## src/iuec_pkg.sv

```systemverilog
package iuec_pkg;
   // apb register byte offsets
   localparam logic [7:0] IUEC_CTRL_OFS   = 8'h00;
   localparam logic [7:0] IUEC_IND_OFS    = 8'h04;
   localparam logic [7:0] IUEC_STAT_OFS   = 8'h08;
   localparam logic [7:0] IUEC_MASK_OFS   = 8'h0C;
   localparam logic [7:0] IUEC_LATCH_OFS  = 8'h10;
   // indicator register bit positions
   localparam int IUEC_MK_BIT = 0;
   localparam int IUEC_IJ_BIT = 2;
   localparam int IUEC_OP_BIT = 15;
   // interrupt status bit positions
   localparam int IUEC_ST_MK  = 0;
   localparam int IUEC_ST_IJ  = 1;
   localparam int IUEC_ST_OP  = 2;
   // reset values
   localparam logic [31:0] IUEC_IND_RST  = 32'h0000_0000;
   localparam logic [2:0]  IUEC_MASK_RST = 3'h0;
   localparam logic [0:0]  IUEC_CTRL_RST = 1'h1;
   // sampler states
   typedef enum logic [1:0] {
      IUEC_IDLE   = 2'b00,
      IUEC_SAMPLE = 2'b01
   } iuec_state_t;
   // step strobes from the sequencers
   typedef struct packed {
      logic cnt1, cnt1m, ram1, lam1, add1, add1m, add2, add3, add4, add5;
      logic yl_zr, yl_zl, yr_zr, yr_zl, mod_zr, mod_zl, wbc_test;
      logic ldx1, ldx3, ldx4, ldx5, ldx6;
      logic chk1, chk4, chk5, chk6;
      logic lst1, lst3, lst4, lop3;
      logic emf3_m, emf4_m, emf3_nm, emf4_nm;
      logic xsf1, xsf3, xsf4, xsf5;
   } iuec_steps_t;
   // instruction class decodes
   typedef struct packed {
      logic tmt_swp;      // transmit or swap
      logic swp;          // swap only
      logic rename;
      logic sic_bstore;   // branch-store variants
      logic any_sic_br;
      logic no_op;
      logic z_xa;
      logic exid_grp;     // exid/lx/sx/rn/sv/sc/sr/sad group
      logic exop_grp;     // exop + exid op
      logic exop;
      logic swp_exop;     // swap + exop + exid op
      logic reset_grp;    // r/rcz + icr + px group
      logic r_rcz;
      logic lg_dx_nrn;
      logic exid_dxrn;
      logic lg, kv_kc, dx_free, store_grp;
      logic xfer_dec;     // transfer or decrement of z halves
   } iuec_class_t;
   // error sources
   typedef struct packed {
      logic index_arith_fault;
      logic z_half_controls_active;
      logic uncorrectable_fault;
      logic instr_box_parity_fault;
      logic memory_fault;
      logic first_buffer_mem_fault;
      logic second_buffer_mem_fault;
      logic first_word_count_step;
      logic second_word_count_step;
      logic correction_strobe;
      logic use_first_buf;
      logic use_second_buf;
      logic operand_addr_bit17;
      logic index_addr_check;
      logic branch_ok;
      logic progressive_idx_in_y;
      logic fullword_not_store;
   } iuec_err_t;
   // opcode decode inputs
   typedef struct packed {
      logic [8:0] zop;    // opcode bits 51..59, zop[8] is bit 51
      logic zfw;
      logic ifield_zero;
      logic progressive_indexing;
      logic immediate;
      logic gate_varlen_to_lookahead;
      logic gate_float_to_lookahead;
   } iuec_op_t;
endpackage

```

## src/iuec_classifier.sv

```systemverilog
// Behaviour
// - unlocatable latch sampled sets machine fault bit0
// - locatable latch sampled sets reject bit2
// - index arith fault with z controls sets locatable
// - uncorrectable on listed steps sets unlocatable
// - uncorrectable on check/load-index sets locatable
// - buffer faults with word-count step set locatable
// - index address check on fetch steps sets locatable
// - undefined opcode or special cases raise bad opcode
// - parity fault on listed steps sets locatable
// - parity fault, transmit/swap/rename steps, sets unlocatable
// - memory fault with load-index/store sets unlocatable
// - buffer memory check routed by buffer, step, bit17
// - address check unlocatable only if not locatable
// - memory fault locatable when unlocatable not conditioned
//
// The implementer's own choices: the APB register port and the register offsets.
`timescale 1ns/100ps
`default_nettype none
module iuec_classifier (
   input  wire logic                 i_ref_clk,  // 10 mhz processor clock
   input  wire logic                 i_rst,      // synchronous reset, high
   input  wire iuec_pkg::iuec_steps_t i_steps,   // sequencer step strobes
   input  wire iuec_pkg::iuec_class_t i_cls,     // instruction class decodes
   input  wire iuec_pkg::iuec_err_t   i_err,     // error sources
   input  wire iuec_pkg::iuec_op_t    i_op,      // opcode decode inputs
   input  wire logic                 psel,       // apb select
   input  wire logic                 penable,    // apb enable
   input  wire logic                 pwrite,     // apb direction
   input  wire logic [7:0]           paddr,      // apb byte address
   input  wire logic [31:0]          pwdata,     // apb write data
   output logic [31:0]               prdata,     // apb read data
   output logic                      pready,     // apb ready
   output logic                      pslverr,    // apb error
   output logic                      o_irq,      // level interrupt
   output logic [31:0]               o_indicator // indicator register
);
   import iuec_pkg::*;

   iuec_steps_t s;                         // short alias for steps
   iuec_class_t c;                         // short alias for classes
   iuec_err_t   e;                         // short alias for errors
   assign s = i_steps;
   assign c = i_cls;
   assign e = i_err;

   logic        unlocatable_fault_latch;   // machine-fault source
   logic        locatable_fault_latch;     // reject source
   logic        bad_opcode_latch;          // invalid opcode source
   logic [31:0] ind_r;                     // indicator register
   logic [2:0]  stat_r;                    // sticky event status
   logic [2:0]  mask_r;                    // interrupt enables
   logic        samp_en_r;                 // sampling enabled by software
   iuec_state_t st_r;                      // sampler state
   iuec_state_t st_nxt;                    // next sampler state

   wire iau_steps = s.cnt1 | s.ram1 | s.lam1 | s.add1 | s.add2 | s.add3 | s.add4 | s.add5 |
                    s.yl_zr | s.yl_zl | s.yr_zr | s.yr_zl | s.mod_zr | s.mod_zl | s.wbc_test;
   wire set_iau_loc = e.index_arith_fault & e.z_half_controls_active & iau_steps;

   wire unc_nloc = e.uncorrectable_fault & (
                   (c.tmt_swp & s.ldx3 & s.emf3_m) |
                   (c.rename & s.ldx4) |
                   (c.swp & s.ldx4 & s.emf4_m) |
                   (c.sic_bstore & s.ldx5) |
                   (s.emf3_m & s.lst3) |
                   (s.emf4_m & s.lst4));

   wire unc_loc = e.uncorrectable_fault & (
                  (c.exid_dxrn & s.chk1) |
                  (c.r_rcz & s.chk1) |
                  (c.exop_grp & s.ldx3) |
                  (c.reset_grp & s.ldx4) |
                  (~c.sic_bstore & s.ldx5) |
                  (c.exop_grp & s.ldx4 & s.emf4_m));

   wire buf1_loc = e.first_word_count_step &
                   (e.first_buffer_mem_fault | (e.uncorrectable_fault & e.correction_strobe));
   wire buf2_loc = e.second_word_count_step &
                   (e.second_buffer_mem_fault | (e.uncorrectable_fault & e.correction_strobe));

   wire iac_cond = (c.lg & s.xsf1) |
                   ((c.lg | c.kv_kc | c.dx_free) & s.xsf1) |
                   (c.store_grp & s.xsf3) |
                   (c.exop & s.xsf4) |
                   (c.reset_grp & s.xsf5);
   wire iac_loc  = e.index_addr_check & iac_cond;
   wire iac_nloc = e.index_addr_check & ~iac_cond;

   wire par_loc = e.instr_box_parity_fault & (
                  (c.exid_grp & s.ldx1) |
                  (c.exop_grp & s.ldx4 & s.emf4_m) |
                  (c.exop & s.chk4) |
                  (c.reset_grp & s.chk5) |
                  (c.r_rcz & s.chk6) |
                  (c.lg_dx_nrn & s.chk6) |
                  ((s.mod_zl | s.mod_zr) & e.progressive_idx_in_y &
                   e.fullword_not_store & c.xfer_dec));

   wire par_nloc = e.instr_box_parity_fault & e.branch_ok & (
                   (c.tmt_swp & s.chk4) |
                   (c.swp & s.chk5) |
                   (c.rename & s.lst1) |
                   (s.lst3 & s.lst4 & s.emf3_nm) |
                   (s.lop3 & s.emf4_nm) |
                   (c.tmt_swp & c.any_sic_br & ~c.z_xa & c.no_op) |
                   (s.ldx3 & s.emf3_nm) |
                   (c.swp & s.ldx4 & s.emf4_nm));

   wire mem_nloc = e.memory_fault & (
                   (c.tmt_swp & s.ldx3) |
                   (c.swp & s.ldx4) |
                   (c.rename & s.ldx4) |
                   s.lst3 | s.lst4);

   wire ybuf_mc   = e.first_buffer_mem_fault | e.second_buffer_mem_fault;
   wire ymc_nloc  = ybuf_mc & (
                    (e.use_first_buf & s.chk1) |
                    (e.use_first_buf & c.exid_grp & s.ldx1) |
                    (e.use_first_buf & s.ldx4) |
                    (e.operand_addr_bit17 & (s.ldx5 | s.ldx6)) |
                    s.lst3 | s.ldx3);
   wire ymc_loc   = ybuf_mc & ~ymc_nloc & (
                    (e.use_second_buf & (s.chk1 | (c.exid_grp & s.ldx1) | s.ldx4)) |
                    (c.swp_exop & s.ldx4) |
                    (~e.operand_addr_bit17 & (s.ldx5 | s.ldx6)));
   wire mem_loc   = e.memory_fault & ~mem_nloc;

   wire set_nloc = unc_nloc | iac_nloc | par_nloc | mem_nloc | ymc_nloc;
   wire set_loc  = set_iau_loc | unc_loc | buf1_loc | buf2_loc | iac_loc | par_loc |
                   ymc_loc | mem_loc;

   wire [8:0] z = i_op.zop;
   wire vfl_bad = i_op.gate_varlen_to_lookahead & (
                  (z[8] & z[6] & z[4] & ~z[3] & ~z[2] & ~z[1] & ~z[0] & i_op.zfw) |
                  (z[8] & z[7] & ~z[6] & ~z[5] & z[4] & ~z[3] & ~z[2] & ~z[1] & ~z[0] & i_op.zfw) |
                  (z[4] & z[3] & z[2] & z[1] & z[0]) |
                  (z[5] & ~z[4] & z[3] & z[2] & ~z[1] & z[0] & i_op.zfw & i_op.immediate) |
                  (z[0] & i_op.ifield_zero & i_op.progressive_indexing));
   // opcode decode, floating point
   wire fp_bad  = i_op.gate_float_to_lookahead & (
                  (z[6] & z[5] & z[4] & z[3]) |
                  (z[6] & z[5] & z[3] & ~z[2]));
   wire set_op  = vfl_bad | fp_bad;

   // sampler moves latches into the indicator once enabled
   always_comb begin
      case (st_r)
         IUEC_IDLE:   st_nxt = samp_en_r ? IUEC_SAMPLE : IUEC_IDLE;
         IUEC_SAMPLE: st_nxt = samp_en_r ? IUEC_SAMPLE : IUEC_IDLE;
         default:     st_nxt = IUEC_IDLE;
      endcase
   end
   wire sample = (st_r == IUEC_SAMPLE);

   // fault latches; a set in the sampling cycle wins over the clear
   always_ff @(posedge i_ref_clk) begin
      if (i_rst) begin
         unlocatable_fault_latch <= 1'b0;
         locatable_fault_latch   <= 1'b0;
         bad_opcode_latch        <= 1'b0;
      end else begin
         unlocatable_fault_latch <= set_nloc | (unlocatable_fault_latch & ~sample);
         locatable_fault_latch   <= set_loc | (locatable_fault_latch & ~sample);
         bad_opcode_latch        <= set_op | (bad_opcode_latch & ~sample);
      end
   end

   // apb decode
   wire acc   = psel & penable;
   wire wr    = acc & pwrite;
   wire a_ctl = (paddr == IUEC_CTRL_OFS);
   wire a_ind = (paddr == IUEC_IND_OFS);
   wire a_st  = (paddr == IUEC_STAT_OFS);
   wire a_msk = (paddr == IUEC_MASK_OFS);
   wire a_lat = (paddr == IUEC_LATCH_OFS);
   wire mapped = a_ctl | a_ind | a_st | a_msk | a_lat;
   // events only count when the indicator bit is actually raised
   wire [2:0] ev = {sample & bad_opcode_latch, sample & locatable_fault_latch,
                    sample & unlocatable_fault_latch};
   wire [31:0] ind_set = {16'h0000, bad_opcode_latch, 12'h000, locatable_fault_latch,
                          1'b0, unlocatable_fault_latch};
   wire [31:0] ind_keep = (wr & a_ind) ? (ind_r & ~pwdata) : ind_r;

   // indicator: written ones clear, sampled latches set
   always_ff @(posedge i_ref_clk) begin
      if (i_rst) begin
         ind_r <= IUEC_IND_RST;
      end else begin
         ind_r <= ind_keep | (sample ? ind_set : 32'h0000_0000);
      end
   end

   // control, mask and sticky status
   always_ff @(posedge i_ref_clk) begin
      if (i_rst) begin
         samp_en_r <= IUEC_CTRL_RST[0];
         mask_r    <= IUEC_MASK_RST;
         stat_r    <= 3'h0;
         st_r      <= IUEC_IDLE;
      end else begin
         st_r <= st_nxt;
         if (wr & a_ctl) begin
            samp_en_r <= pwdata[0];
         end
         if (wr & a_msk) begin
            mask_r <= pwdata[2:0];
         end
         // new events win over a write-one clear
         stat_r <= ev | (stat_r & ~((wr & a_st) ? pwdata[2:0] : 3'h0));
      end
   end

   // read mux, registered on the setup cycle
   wire [31:0] rd_mux = a_ctl ? {31'h0, samp_en_r} :
                        a_ind ? ind_r :
                        a_st  ? {29'h0, stat_r} :
                        a_msk ? {29'h0, mask_r} :
                        a_lat ? {29'h0, bad_opcode_latch, locatable_fault_latch,
                                 unlocatable_fault_latch} : 32'h0000_0000;
   always_ff @(posedge i_ref_clk) begin
      if (i_rst) begin
         prdata <= 32'h0000_0000;
      end else if (psel & ~penable & ~pwrite) begin
         prdata <= rd_mux;
      end
   end

   // zero-wait answer; unmapped addresses flag an error
   assign pready      = 1'b1;
   assign pslverr     = acc & ~mapped;
   assign o_irq       = |(stat_r & mask_r);
   assign o_indicator = ind_r;
endmodule
`default_nettype wire

```

## config.mk

```make
export PLATFORM = sky130hd
export DESIGN_NAME = iuec_classifier
export DESIGN_NICKNAME = d
export VERILOG_FILES = /design/src/iuec_pkg.sv /design/src/iuec_classifier.sv
export SDC_FILE = /design/constraint.sdc
export NUM_CORES = 1
export LEC_CHECK = 0
export BUFFER_PORTS_ARGS = -buffer_cell sky130_fd_sc_hd__buf_2
export CAP_MARGIN = 20
export CORE_MARGIN = 10
export CORE_UTILIZATION = 30
export CTS_BUF_LIST = sky130_fd_sc_hd__clkbuf_4 sky130_fd_sc_hd__clkbuf_8
export DETAILED_ROUTE_END_ITERATION = 12
export PLACE_DENSITY = 0.69
export SLEW_MARGIN = 20
export SYNTH_ARGS = -nofsm -noshare
export SYNTH_HDL_FRONTEND = slang
export SYNTH_SLANG_ARGS = --single-unit
```

## constraint.sdc

```tcl
create_clock -name i_ref_clk -period 1.75 [get_ports i_ref_clk]
set_input_delay 0.35 -clock i_ref_clk [delete_from_list [all_inputs] [get_ports i_ref_clk]]
set_output_delay 0.35 -clock i_ref_clk [all_outputs]
set_load 0.02 [all_outputs]
```

# --- After elaboration in Yosys (flattened, before gate mapping) ---
# Cells that the tools add are included.
word_totals:
  register_bits: 76
  input_bits: 135
  output_inout_bits: 67
classes:
  n_eq_ne: 5
  muxes: 9
  bitwise: 225
  n_reduce_logical: 5
op_table:
  columns: ["operator", "count"]
  rows:
  - ["$and A1 B1 Y1", 115]
  - ["$mux W32", 3]
  - ["$or A1 B1 Y1", 85]
  - ["$and A32 B32 Y32", 1]
  - ["$not A32 Y32", 1]
  - ["$or A32 B16 Y32", 1]
  - ["$not A1 Y1", 18]
  - ["$eq A8 B4 Y1 const B", 2]
  - ["$mux W16", 1]
  - ["$mux W3", 4]
  - ["$eq A8 B3 Y1 const B", 1]
  - ["$eq A8 B5 Y1 const B", 1]
  - ["$logic_not A8 Y1", 1]
  - ["$and A3 B3 Y3", 2]
  - ["$reduce_or A2 Y1", 2]
  - ["$not A3 Y3", 1]
  - ["$or A3 B3 Y3", 1]
  - ["$reduce_or A3 Y1", 1]
  - ["$eq A2 B1 Y1 const B", 1]
  - ["$logic_not A2 Y1", 1]
  - ["$mux W1", 1]

# --- Logic depth before layout (Yosys ltp) ---
logic_depth:
  ltp_word: 23
  ltp_mapped: 6
  depth_no_buf: 5

# --- Worst setup path before layout ---
# OpenSTA, ideal clock, no wires.
synth_timing:
  kind: "input port to flip-flop"
  start: "input paddr[0]"
  end: "register prdata[0]"
  arrival_ps: 1762
  required_time_ps: 1679
  slack_ps: -82
  stages: 4
  path_buffers: 0
  cell_sequence: "or4_4 -> or2_4 -> or4_1 -> a21oi_1"
synth_via:
  elab_chain_len: 6
  elab_cells_between_ends: 10
synth_lines:
  columns: ["element", "line", "source"]
  rows:
  - ["from (decl)", "iuec_classifier.sv:30", "input wire logic [7:0] paddr,"]
  - ["$eq A8 B5 Y1", "iuec_classifier.sv:176", "wire a_lat = (paddr == IUEC_LATCH_OFS);"]
  - ["$mux W3", "iuec_classifier.sv:219", "a_lat ? {29'h0, bad_opcode_latch, locatable_fault_latch,"]
  - ["$mux W3", "iuec_classifier.sv:218", "a_msk ? {29'h0, mask_r} :"]
  - ["$mux W3", "iuec_classifier.sv:217", "a_st ? {29'h0, stat_r} :"]
  - ["$mux W32", "iuec_classifier.sv:216", "a_ind ? ind_r :"]
  - ["$mux W32 (*)", "iuec_classifier.sv:215", "wire [31:0] rd_mux = a_ctl ? {31'h0, samp_en_r} :"]
  - ["to (signal assigned)", "iuec_classifier.sv:225", "prdata <= rd_mux;"]
  - ["to (decl)", "iuec_classifier.sv:32", "output logic [31:0] prdata,"]
# Mark *: on every way between the ends. The rest lies on a longest branch, timed or not.
# A chain may end at the register's enable or synchronous reset.

# --- Worst setup path in the final report ---
layout_timing:
  start: "input paddr[6]"
  end: "output pslverr"
layout_via:
  elab_chain_len: 7
  elab_cells_between_ends: 11
layout_lines:
  columns: ["element", "line", "source"]
  rows:
  - ["$eq A8 B3 Y1 or $logic_not A8 Y1 (tied branches)", "iuec_classifier.sv:173, iuec_classifier.sv:172", null]
  - ["$or A1 B1 Y1 (3 in series)", "iuec_classifier.sv:177", "wire mapped = a_ctl | a_ind | a_st | a_msk | a_lat;"]
  - ["$or A1 B1 Y1 (*)", "iuec_classifier.sv:177", null]
  - ["$not A1 Y1 (*)", "iuec_classifier.sv:231", "assign pslverr = acc & ~mapped;"]
  - ["$and A1 B1 Y1 (*)", "iuec_classifier.sv:231", null]
  - ["to (decl)", "iuec_classifier.sv:34", "output logic pslverr,"]
# Marks and branches as above.

==> results by group <==
Floorplanning
  – Die Ht: 121.4 um
  – Initial core utilization: 31.11%
  – Core Box Area: 9910 um^2
  – Die Footprint: 14730 um^2
  – IO Count: 202
  – Die extent in x: 121.4 um
  – # rows: 36

Global route
  – Initial antenna violation count: 0
  – First-pass GRT wire length: 18360 um
  – Pin count of the biggest net entering global routing: 32
  – Vias in the first global route: 3694
  – Global routing usage on met2: 27.54%
  – GR Util All Layers: 15.18%
  – Grt ovf: 0
  – GR peak layer: met2
  – Met3 Track Usage GR: 6.468%
  – Met1 track demand over resource: 15.31%

Yosys
  – Synthesized flop and latch total: 75
  – Post-synth top flop: dfxtp_1
  – Post-synth top area share: 48.70%
  – Synth Area in Compound Gates: 20.17%
  – Synth top area cells: dfxtp_1 49%, a22oi_1 7.1%, and3_1 6.1%
  – Post-synth EDFFs: 0
  – Mux cell area share after synthesis: 2.354%
  – Largest area contributor in the netlist: dfxtp_1
  – Ys Warns: 0
  – Post-synthesis adder-cell area fraction: 0%
  – Post-Synth Simple-Gate Area: 24.63%
  – Synth cell count leaders: 75 x dfxtp_1, 49 x nand2_1, 42 x nor2_1
  – Seq/Total Area, Yosys: 48.70%
  – Mapped Avg Cell Area: 8.684 um^2
  – Mapped cell area: 3083 um^2
  – Cells after synthesis: 355
  – Async SR Flop Fraction: 0%
  – Largest family of logic cells by synthesized area: simple AND/OR/NAND/NOR gates
  – Synth Net Count: 490
  – Post-synthesis cell type count: 44
  – Cell with the most instances after synthesis: dfxtp_1
  – XOR/XNOR Fraction of Synth Area: 0%

Critical path
  – Critical Path Most Common Cell: buf_2
  – Cell Chain, Critical Path: buf_2 > or4_4 > nor2_2 > a21oi_1 > buf_2
  – CP required: 1.40 ns
  – Crit end category: primary output
  – Critical path buffers and inverters: 2
  – Startpoint type of the worst setup path: input port
  – Crit path max-delay cell type: or4_4
  – CP arrival: 1.34 ns
  – Critical path type: input port to primary output
  – Slowest stage delay, CP: 0.57 ns
  – Crit-path leading delay family: simple AND/OR/NAND/NOR gates
  – CP max FO: 4

Routing
  – First drt pass iteration count: 7
  – DR iter-0 viols: 189
  – Wire length per cell: 16.61 um
  – Post-route ant nets: 0
  – Via density: 4.907
  – Drt drc: 0
  – Vias: 3430
  – Total wire length: 11610 um

Clock network
  – CTS Buffer Depth: 2
  – Clk_lat worst skew: 0.34 ns
  – Clk pin slew, worst setup/hold paths: 0.07 ns
  – Number of setup buffers added after CTS: 0
  – Number of CTS-inserted buffers: 9
  – Sink Count: 75
  – Post-CTS Resized: 0
  – CTS H-tree lvls: 3
  – CTS tree: built
  – Cts hold-fix bufs: 0
  – Clk root buf: clkbuf_8

STA
  – Setup TNS: 0 ns
  – Max Slew Vio Count: 0
  – Final Hold Viols: 0
  – WHS: 0.2457 ns
  – Unrepaired setup endpoints after global routing: no
  – Fmax: 591.9 MHz
  – Final min period: 1.689 ns
  – Clock skew: 0.008573 ns
  – Setup violators final: 0
  – Final period utilization: 96.54%

Flow run
  – # Max-Cap Violations: 0

Pwr
  – Lkg Pwr: 2.258 nW
  – Peak supply drop: 0.4122 mV
  – Pwr dens: 760.8 nW/um^2

Status
  – Run status: completed

Layout
  – Fillers: 1011
  – Multi-input logic area: 1476 um^2
  – Share of layout cells above drive strength 1: 42.48%
  – FF/Latch Area: 1501 um^2
  – Layout area overhead: 46.39%
  – Final nets: 695

Place
  – Hpwl dp: 9527 um
  – GP Congestion: 0.9254
  – IO buf count: 198

Hold path
  – Min-Delay Path Class: input port to flop
[power by group]
part           total, mW  switching, mW  leakage [nW]  internal (mW)
Combinational      0.364          0.182          1.55          0.182
Clock               1.34          0.638        0.0987          0.698
Sequential          1.73         0.0139         0.606           1.72
[kinds of logic (layout without fill, tap and decap cells)]
group                  count (synthesis)  count (layout)
DFF                                   75              75
and+or+nand+nor                      156             156
muxes                                  7               7
buffers and inverters                 30             240
AOI/OAI and AO/OA                     86              86
other                                  1               2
___
What to produce:
Your reply must consist of one number, the count of lines in the entries that hold "classes".

Output below:
2